EXERCISE DIRECTIONS: Up to and including the line with "if (op_n == OP_LO)", please set down the entries below exactly, starting from the first line.

DATA SHOWN:
--- src/rtl/far_call_pkg.sv ---
package far_call_pkg;
  typedef enum logic [1:0] {
    ST_NONE   = 2'b00,
    ST_BRANCH = 2'b01,
    ST_UNDEF  = 2'b10
  } fc_status_e;

  typedef enum logic [2:0] {
    K_OTHER,
    K_HI_LO,
    K_HI_LOX,
    K_HI_ONLY,
    K_LO,
    K_LOX,
    K_LOX_BAD
  } fc_kind_e;

  localparam int OPW = 5;
  localparam logic [OPW-1:0] OP_HI  = 5'd30;
  localparam logic [OPW-1:0] OP_LO  = 5'd31;
  localparam logic [OPW-1:0] OP_LOX = 5'd29;
endpackage

--- src/rtl/fc_half_sel.sv ---
module fc_half_sel #(
  parameter int HW = 16
) (
  input  logic [2*HW-1:0] word,
  input  logic            big,
  output logic [HW-1:0]   cur,
  output logic [HW-1:0]   nxt
);
  always_comb begin
    if (big) begin
      cur = word[2*HW-1:HW];
      nxt = word[HW-1:0];
    end else begin
      cur = word[HW-1:0];
      nxt = word[2*HW-1:HW];
    end
  end
endmodule

--- src/rtl/fc_classify.sv ---
module fc_classify
  import far_call_pkg::*;
#(
  parameter int HW = 16
) (
  input  logic [HW-1:0] cur,
  input  logic [HW-1:0] nxt,
  input  logic          v5,
  output fc_kind_e      kind
);
  localparam int OPL = HW - OPW;

  logic [OPW-1:0] op_c, op_n;
  logic           nxt_lox_ok, cur_lox_ok;

  assign op_c       = cur[HW-1:OPL];
  assign op_n       = nxt[HW-1:OPL];
  assign nxt_lox_ok = v5 && !nxt[0];
  assign cur_lox_ok = v5 && !cur[0];

  always_comb begin
    kind = K_OTHER;
    if (op_c == OP_HI) begin
      if (op_n == OP_LO)                      kind = K_HI_LO;
      else if (op_n == OP_LOX && nxt_lox_ok)  kind = K_HI_LOX;
      else                                    kind = K_HI_ONLY;
    end else if (op_c == OP_LO) begin
      kind = K_LO;
    end else if (op_c == OP_LOX) begin
      kind = cur_lox_ok ? K_LOX : K_LOX_BAD;
    end
  end
endmodule

--- src/rtl/fc_addr_gen.sv ---
module fc_addr_gen
  import far_call_pkg::*;
#(
  parameter int XLEN = 32,
  parameter int HW   = 16
) (
  input  fc_kind_e        kind,
  input  logic [HW-1:0]   cur,
  input  logic [HW-1:0]   nxt,
  input  logic [XLEN-1:0] pc_cur,
  input  logic [XLEN-1:0] pc_read,
  input  logic [XLEN-1:0] link_in,
  output logic [XLEN-1:0] tgt,
  output logic [XLEN-1:0] link_new,
  output logic            pc_wr,
  output logic            link_wr,
  output logic            xclr,
  output fc_status_e      st
);
  localparam int OFFW   = HW - OPW;
  localparam int HISH   = 12;
  localparam int SEXTW  = XLEN - OFFW - HISH;
  localparam int ZPADW  = XLEN - OFFW - 1;

  logic [XLEN-1:0] hi_link, low_base, lo_off, lox_off, sum_lo, sum_lox;
  logic [HW-1:0]   low_hw;
  logic            paired;

  assign hi_link  = pc_read + {{SEXTW{cur[OFFW-1]}}, cur[OFFW-1:0], {HISH{1'b0}}};
  assign paired   = (kind == K_HI_LO) || (kind == K_HI_LOX);
  assign low_hw   = paired ? nxt : cur;
  assign low_base = paired ? hi_link : link_in;
  assign lo_off   = {{ZPADW{1'b0}}, low_hw[OFFW-1:0], 1'b0};
  assign lox_off  = {{ZPADW{1'b0}}, low_hw[OFFW-1:1], 2'b00};
  assign sum_lo   = low_base + lo_off;
  assign sum_lox  = low_base + lox_off;

  always_comb begin
    tgt      = '0;
    link_new = '0;
    pc_wr    = 1'b0;
    link_wr  = 1'b0;
    xclr     = 1'b0;
    st       = ST_NONE;
    case (kind)
      K_HI_ONLY: begin
        link_new = hi_link;
        link_wr  = 1'b1;
        st       = ST_BRANCH;
      end
      K_HI_LO, K_LO: begin
        tgt      = sum_lo;
        link_new = (pc_cur + (paired ? XLEN'(4) : XLEN'(2))) | XLEN'(1);
        pc_wr    = 1'b1;
        link_wr  = 1'b1;
        st       = ST_BRANCH;
      end
      K_HI_LOX, K_LOX: begin
        tgt      = {sum_lox[XLEN-1:2], 2'b00};
        link_new = (pc_cur + (paired ? XLEN'(4) : XLEN'(2))) | XLEN'(1);
        pc_wr    = 1'b1;
        link_wr  = 1'b1;
        xclr     = 1'b1;
        st       = ST_BRANCH;
      end
      K_LOX_BAD: st = ST_UNDEF;
      default:   st = ST_NONE;
    endcase
  end
endmodule

--- src/rtl/far_call_unit.sv ---
module far_call_unit
  import far_call_pkg::*;
#(
  parameter int XLEN = 32,
  parameter int HW   = 16
) (
  input  logic            clk,
  input  logic            rst,
  input  logic            step,
  input  logic [2*HW-1:0] fetch_word,
  input  logic            big_end,
  input  logic            isa_v5,
  input  logic [XLEN-1:0] pc_cur,
  input  logic [XLEN-1:0] pc_read,
  input  logic [XLEN-1:0] link_in,
  output logic [XLEN-1:0] pc_out,
  output logic            pc_we,
  output logic [XLEN-1:0] link_out,
  output logic            link_we,
  output logic            state_clr,
  output logic            flush,
  output logic [1:0]      status,
  output logic            done
);
  logic [HW-1:0]   cur_hw, nxt_hw;
  fc_kind_e        kind;
  logic [XLEN-1:0] tgt_c, link_c;
  logic            pcw_c, lw_c, xclr_c;
  fc_status_e      st_c;

  fc_half_sel #(.HW(HW)) u_sel (
    .word(fetch_word), .big(big_end), .cur(cur_hw), .nxt(nxt_hw)
  );

  fc_classify #(.HW(HW)) u_cls (
    .cur(cur_hw), .nxt(nxt_hw), .v5(isa_v5), .kind(kind)
  );

  fc_addr_gen #(.XLEN(XLEN), .HW(HW)) u_gen (
    .kind(kind), .cur(cur_hw), .nxt(nxt_hw), .pc_cur(pc_cur),
    .pc_read(pc_read), .link_in(link_in), .tgt(tgt_c), .link_new(link_c),
    .pc_wr(pcw_c), .link_wr(lw_c), .xclr(xclr_c), .st(st_c)
  );

  always_ff @(posedge clk) begin
    if (rst) begin
      pc_out    <= '0;
      link_out  <= '0;
      pc_we     <= 1'b0;
      link_we   <= 1'b0;
      state_clr <= 1'b0;
      flush     <= 1'b0;
      status    <= ST_NONE;
      done      <= 1'b0;
    end else begin
      done      <= step;
      pc_we     <= step && pcw_c;
      flush     <= step && pcw_c;
      link_we   <= step && lw_c;
      state_clr <= step && xclr_c;
      if (step) begin
        pc_out   <= tgt_c;
        link_out <= link_c;
        status   <= st_c;
      end
    end
  end
endmodule

--- config.mk ---
export PLATFORM = sky130hd
export DESIGN_NAME = far_call_unit
export DESIGN_NICKNAME = d
export VERILOG_FILES = /design/src/rtl/far_call_pkg.sv /design/src/rtl/fc_half_sel.sv /design/src/rtl/fc_classify.sv /design/src/rtl/fc_addr_gen.sv /design/src/rtl/far_call_unit.sv
export SDC_FILE = /design/constraint.sdc
export NUM_CORES = 1
export LEC_CHECK = 0
export BUFFER_PORTS_ARGS = -buffer_cell sky130_fd_sc_hd__buf_2
export CORE_UTILIZATION = 50
export DETAILED_ROUTE_END_ITERATION = 8
export PLACE_DENSITY = 0.82
export SLEW_MARGIN = 0
export SYNTH_ARGS = -nofsm -noshare
export SYNTH_HDL_FRONTEND = slang
export SYNTH_SLANG_ARGS = --single-unit
--- constraint.sdc ---
create_clock -name clk -period 7.1 [get_ports clk]
set_input_delay 0.355 -clock clk [delete_from_list [all_inputs] [get_ports clk]]
set_output_delay 0.355 -clock clk [all_outputs]
set_load 0.03 [all_outputs]
==> impl_metrics.tcl <==
set metrics [dict create \
    clkPwrFrac_pct 33.6 \
    worstPathCellList "buf_2 > and2b_1 > a22oi_1 > a211o_1 > nand2_4 > inv_4 > xnor2_1 > buf_4 > mux2_2 > ha_1 > o21a_1 > o21ai_0 > a21oi_1 > o41a_1 > o221ai_1 > nor4_1 > and4bb_2 > xor2_1 > nor2_1 > a221o_1" \
    tightest_slew_ns 0.889 \
    vias 7818 \
    pwr_density_cell_nw_per_um2 163 \
    remaining_drc_errors 0 \
    slowest_delay_ns 0.76 \
    fp.coreArea_sq_um 13400 \
    tns_ns 0 \
    final_antenna_net_count 0 \
    required_ns 7.33 \
    ctsHtreeMaxLevel 3 \
    path_max_fanout 22 \
    hp-class "primary input to flop" \
    clock-sinks 70 \
    fin_worst_skew_ns 0 \
    hold_viol 0 \
    comb_power_share_pct 36.0 \
    drv_slew 0 \
    wire_per_inst_um 18.8 \
    pin_count 204 \
    synthToLayoutAreaGrowth_pct 20.7 \
    synth-seq-cells 70 \
    status "completed" \
    crit_arrival_ns 5.94 \
    path_class "primary input to flop" \
    worst_setup_path_start_kind "primary input" \
    final_util_pct 62.5 \
    grt_pass1_vias 7252 \
    p_leak_nw 3.61 \
    vdd_drop_max_uv 112 \
    nets 1245 \
    fmax_mhz 175 \
    seqPwrFrac_pct 30.4 \
    hpwl_um 18500 \
    ys.flop_type "dfxtp_1" \
    clockBufferDepth 2 \
    drive_above_1_share_pct 26.4 \
    seq_area_frac_synth_pct 20.2 \
    rr_worst_depth 2 \
    finalWirelength_um 23600 \
    num_rows 42 \
    slowest_stage "nor4_1" \
    max_cap_viol_count 0 \
    drtPass1Iterations 8 \
    grt_usage_pct 32.5 \
    grt_overflow 0 \
    cp-end-kind "flop" \
    synth_edf_count 0 \
    cts_repair_resize_count 0 \
    slew_headroom_pct 40.2 \
    die_h_um 120 \
    root_buffer "clkbuf_16" \
    power_switching_uw 488 \
    synth_warnings 0 \
    clock_latency_ns 0.34 \
    fillers 1232 \
    antenna_found_initial 1 \
    clk_pin_slew_ns 0.06 \
    syn_nets 1064 \
    via_per_inst 6.22 \
    numCtsBuffers 9 \
    grt_max_degree 78 \
    tritoncts "done" \
    portBuffers 202 \
    sw_frac_of_total_pct 35.7 \
    ys_async_sr_fraction_pct 0 \
    rsz0062_at_grt "no" \
    setup_viol_count_final 0 \
    min_period_ns 5.71 \
    r2r_setup_slack_ns 6.28 \
    start_util_pct 51.8 \
    die_w_um 120 \
    cts_setup_buffers 0 \
    postCtsHoldBufs 0 \
    grt_pass1_wl_um 36600 \
    place_congestion 0.940 \
    netlist_instances 895 \
    postSynthAreaPerCell_sq_um 7.76 \
    first_iter_violations 647 \
    hold_depth 3 \
    dieArea_sq_um 14400 \
    syn_area_sq_um 6950 \
    p_int_uw 879 \
    min_period_over_period_pct 80.4 \
    ys_types 89 \
]
## through the flow
step,area (sq um),hold WS [ns],power [mW],setup slack [ns],std cells
after floorplan,6950,0.540,0.752,1.88,895
after global placement,8090,0.433,0.904,1.25,1241
after detailed placement,8090,0.451,0.907,1.13,1241
after CTS,8380,0.326,1.36,1.48,1255
after global routing,8380,0.345,1.43,1.08,1256
final,8380,0.320,1.37,1.39,1256
## state kept, by name, indices dropped and copies added, names as in the netlist
name	count
link_out	32
pc_out	32
status	2
done	1
flush	1
link_we	1
state_clr	1
## Yosys cell counts, drive strengths merged, types with 13 or more instances
cell type | count | area, sq um
nand4 | 14 | 93.8
and3 | 13 | 81.3
ha | 32 | 400
xor2 | 24 | 210
a211oi | 37 | 308
nand3 | 34 | 170
mux2 | 24 | 270
xnor2 | 48 | 420
nor3 | 25 | 125
a21o | 21 | 159
a22oi | 46 | 345
nand2 | 104 | 405
mux2i | 15 | 150
o21ai | 40 | 208
inv | 21 | 81.3
a21oi | 43 | 234
dfxtp | 70 | 1400
clkbuf | 37 | 140
nor2 | 85 | 322
## routing by layer
metal  wire [um]  GRT usage (%)  vias up  share of wire (%)
met5           0              0        -                  0
met3        1960           5.85       61                8.3
met4         773           14.8        0                3.3
li1            -              -     3731                  -
met2       11200           54.8      399                 48
met1        9640           40.2     3627                 41
## area by class of cell
| cell class | instances | area (sq um) | share of cell area, % |
|---|---|---|---|
| clock inverters | 1 | 30.0 | 0.358 |
| multi-input cells | 757 | 5270 | 62.8 |
| well taps | 176 | 220 | 2.63 |
| flip-flops and latches | 70 | 1400 | 16.7 |
| repair buffers | 216 | 1120 | 13.3 |
| clock buffers | 13 | 260 | 3.10 |
| inverters | 22 | 85.1 | 1.02 |
| diodes | 1 | 2.50 | 0.0299 |
## placed cells by master (no fill, tap or decap), types with 13 or more instances in the layout
cell,Yosys,layout
a211oi_1,34,34
a21o_1,20,20
a21oi_1,40,40
a22oi_1,46,46
and3_1,13,13
buf_2,4,202
buf_4,3,14
dfxtp_1,70,70
ha_1,32,32
inv_1,20,20
mux2_2,24,24
mux2i_1,15,15
nand2_1,102,102
nand3_1,34,34
nand4_1,13,13
nor2_1,84,83
nor3_1,25,25
o21ai_0,38,38
xnor2_1,48,48
xor2_1,24,24
## worst paths after layout
path | startpoint | to
max reg2reg | pc_out[2]$_SDFFE_PP0P_ | pc_out[2]$_SDFFE_PP0P_
min | link_in[0] | pc_out[0]$_SDFFE_PP0P_
min reg2reg | status[0]$_SDFFE_PP0P_ | status[0]$_SDFFE_PP0P_
max | big_end | pc_out[30]$_SDFFE_PP0P_
## worst max-delay path: cells and delay by family
kind | cells | cell delay [ns]
and+or+nand+nor | 5 | 1.57
muxes | 1 | 0.34
xor gates and xnor gates | 2 | 0.69
AOI/OAI and AO/OA | 8 | 1.91
adders and majority gates | 1 | 0.38
buffers and inverters | 3 | 0.69
## power by group through the flow
stage | combinational (mW) | clock (mW) | sequential [mW]
floorplan | 0.301 | 0 | 0.451
global placement | 0.481 | 0 | 0.423
detailed placement | 0.484 | 0 | 0.423
CTS | 0.486 | 0.462 | 0.415
global route | 0.533 | 0.476 | 0.416
finish | 0.492 | 0.460 | 0.415
## logic make-up (layout without fill, tap and decap cells)
| family | count (synthesis) | in the layout | synth area share [%] |
|---|---|---|---|
| other | 0 | 1 | 0 |
| XOR/XNOR | 73 | 73 | 9.40 |
| flip-flops | 70 | 70 | 20.2 |
| AO/OA/AOI/OAI | 287 | 287 | 31.0 |
| adder cells (fa/ha/maj) | 36 | 36 | 6.92 |
| buffers and inverters | 68 | 252 | 4.07 |
| multiplexers | 39 | 39 | 6.05 |
| AND/OR/NAND/NOR | 322 | 322 | 22.4 |
No activity file was read; power rests on OpenSTA's default activity.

TASK OUTPUT:
--- src/rtl/far_call_pkg.sv ---
package far_call_pkg;
  typedef enum logic [1:0] {
    ST_NONE   = 2'b00,
    ST_BRANCH = 2'b01,
    ST_UNDEF  = 2'b10
  } fc_status_e;

  typedef enum logic [2:0] {
    K_OTHER,
    K_HI_LO,
    K_HI_LOX,
    K_HI_ONLY,
    K_LO,
    K_LOX,
    K_LOX_BAD
  } fc_kind_e;

  localparam int OPW = 5;
  localparam logic [OPW-1:0] OP_HI  = 5'd30;
  localparam logic [OPW-1:0] OP_LO  = 5'd31;
  localparam logic [OPW-1:0] OP_LOX = 5'd29;
endpackage

--- src/rtl/fc_half_sel.sv ---
module fc_half_sel #(
  parameter int HW = 16
) (
  input  logic [2*HW-1:0] word,
  input  logic            big,
  output logic [HW-1:0]   cur,
  output logic [HW-1:0]   nxt
);
  always_comb begin
    if (big) begin
      cur = word[2*HW-1:HW];
      nxt = word[HW-1:0];
    end else begin
      cur = word[HW-1:0];
      nxt = word[2*HW-1:HW];
    end
  end
endmodule

--- src/rtl/fc_classify.sv ---
module fc_classify
  import far_call_pkg::*;
#(
  parameter int HW = 16
) (
  input  logic [HW-1:0] cur,
  input  logic [HW-1:0] nxt,
  input  logic          v5,
  output fc_kind_e      kind
);
  localparam int OPL = HW - OPW;

  logic [OPW-1:0] op_c, op_n;
  logic           nxt_lox_ok, cur_lox_ok;

  assign op_c       = cur[HW-1:OPL];
  assign op_n       = nxt[HW-1:OPL];
  assign nxt_lox_ok = v5 && !nxt[0];
  assign cur_lox_ok = v5 && !cur[0];

  always_comb begin
    kind = K_OTHER;
    if (op_c == OP_HI) begin
      if (op_n == OP_LO)                      kind = K_HI_LO;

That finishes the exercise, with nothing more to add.